All authority flows from God. Christ declared, "All authority has been given to Me in heaven and on earth" (Matthew 28:18). Paul wrote, "there is no authority except from God, and the authorities that exist are appointed by God" (Romans 13:1). Biblical authority has three defining features: (1) it is delegated — it flows from the authority of God, not from the consent of the governed or the strength of the ruler; (2) it is limited — it is bounded by God's law and revealed will; and (3) it is accountable — the one holding authority will answer to God for its exercise. This is why Peter and John refused the Sanhedrin's demand to stop preaching: the Sanhedrin had real delegated authority, but it had exceeded its limits. When human authority commands what God forbids or forbids what God commands, the Christian's obligation is to God, not the human authority. But within its proper limits, authority is a gift from God to order society, family, and church — and rebellion against legitimate authority is rebellion against God.

📖 Key Scripture

Matthew 28:18 — "All authority has been given to Me in heaven and on earth."

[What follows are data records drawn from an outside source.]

Source: an optimization exercise on an open RTL-to-GDS flow (aim: small area, a short achievable clock period and few clock cycles per item). Production flows keep margins and buffers that such runs may drop. RTL that was checked went through simulation tests only; none was proved equivalent to the original. Power and IR drop assume default switching activity.

## rev 12
==> module oncore_crc, before the edit <==
module oncore_crc (
    input  wire        clk,
    input  wire        rst_n,        
    input  wire [1:0]  cmd,          
    input  wire [4:0]  cmd_order,    
    input  wire [15:0] cmd_poly,     
    input  wire [15:0] cmd_init,     
    input  wire [7:0]  cmd_data,     
    output wire        cmd_ready,
    output wire        res_valid,
    output wire [15:0] res
);
    localparam [1:0] CMD_START  = 2'd1;
    localparam [1:0] CMD_BYTE   = 2'd2;
    localparam [1:0] CMD_FINISH = 2'd3;
    reg [7:0]  crc_lo;       
    reg [15:0] poly;         
    reg [6:0]  q;            
    reg [3:0]  nlo;          
    reg [7:0]  top;          
    reg        data_v;
    reg [15:0] rsh;
    reg [3:0]  rcnt;         
    reg        rbusy;
    reg        fin_r;        
    wire rfree = !rbusy || (rcnt == 4'd0);
    wire rload = fin_r && rfree;
    assign cmd_ready = !fin_r || rfree;
    assign res_valid = rbusy && (rcnt == 4'd0);
    assign res       = rsh;
    wire start = (cmd == CMD_START);
    function [15:0] align;
        input [15:0] x;
        input [4:0]  n;
        reg   [31:0] y;
        begin
            y = {x, 16'b0};
            y = n[0] ? {1'b0, y[31:1]} : y;
            y = n[1] ? {2'b0, y[31:2]} : y;
            y = n[2] ? {4'b0, y[31:4]} : y;
            y = n[3] ? {8'b0, y[31:8]} : y;
            align = y[15:0] | (x & {16{n[4]}});
        end
    endfunction
    reg [7:0] qn;
    integer m, j;
    always @* begin
        qn = 8'd1;
        for (m = 1; m < 8; m = m + 1) begin
            qn[m] = 1'b0;
            for (j = 1; j <= m; j = j + 1)
                qn[m] = qn[m] ^ (poly[16-j] & qn[m-j]);
        end
    end
    wire [15:0] pv   = poly & {16{data_v}};
    wire [15:0] base = data_v ? {crc_lo, 8'b0}
                     : start  ? align(cmd_init, cmd_order)
                     : {top, crc_lo};
    reg  [7:0]  d, fb;
    reg  [15:0] crc_d;
    integer i, k;
    always @* begin
        for (i = 0; i < 8; i = i + 1)
            d[i] = top[7-i];
        for (i = 0; i < 8; i = i + 1) begin
            fb[i] = d[i];
            for (k = 0; k < i; k = k + 1)
                fb[i] = fb[i] ^ (q[i-k-1] & d[k]);
        end
        crc_d = base;
        for (k = 0; k < 8; k = k + 1)
            crc_d = crc_d ^ ({16{fb[k]}} & (pv << (7-k)));
    end
    always @(posedge clk) begin
        top    <= crc_d[15:8] ^ (cmd_data & {8{cmd == CMD_BYTE}});
        data_v <= (cmd == CMD_BYTE);
        q      <= qn[7:1];
        crc_lo <= crc_d[7:0];
        if (start) begin
            poly <= align(cmd_poly, cmd_order);
            nlo  <= cmd_order[3:0];
        end
        rsh  <= rload ? {top, crc_lo} : {1'b0, rsh[15:1]};
        rcnt <= rload ? nlo : rcnt + 4'd1;
        if (!rst_n) begin
            rbusy <= 1'b0;
            fin_r <= 1'b0;
        end else begin
            rbusy <= rload || (rbusy && rcnt != 4'd0);
            fin_r <= (fin_r && !rfree) || (cmd == CMD_FINISH && cmd_ready);
        end
    end
endmodule
Settings: LEC_CHECK=0, CAP_MARGIN=20, CORE_MARGIN=2, CORE_UTILIZATION=40, CTS_BUF_LIST=sky130_fd_sc_hd__clkbuf_8, SETUP_SLACK_MARGIN=3.25, SLEW_MARGIN=20; clock period 6.0 ns.
standard.sh (not shown) runs the stock make flow with config.mk's settings and CLKGATE_MAP_FILE= SYNTH_SCRIPT=/design/flow/synth_recipe.tcl, a recipe that flattens the netlist after the stock synthesis.
==> flow/flow/run.sh <==
#!/bin/bash
# Standard layout, but the port buffers that global placement inserts use
# buf_1 instead of the slow clkdlybuf4s50_1 that buffer_ports picks by itself.
set -euo pipefail
export BUFFER_PORTS_ARGS="-buffer_cell sky130_fd_sc_hd__buf_1"
bash standard.sh > standard.log 2>&1
Testbench counts of rev 12, summed over its fixed seeds: cycles 35,351, bytes 32,800.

Romans 13:1 — "There is no authority except from God, and the authorities that exist are appointed by God."

Acts 5:29 — "We ought to obey God rather than men."

Hebrews 13:17 — "Obey those who rule over you, and be submissive, for they watch out for your souls, as those who must give account."

⚠️ Modern Corruption

Modern culture rejects all authority as oppressive while ironically demanding submission to its own therapeutic and political orthodoxies.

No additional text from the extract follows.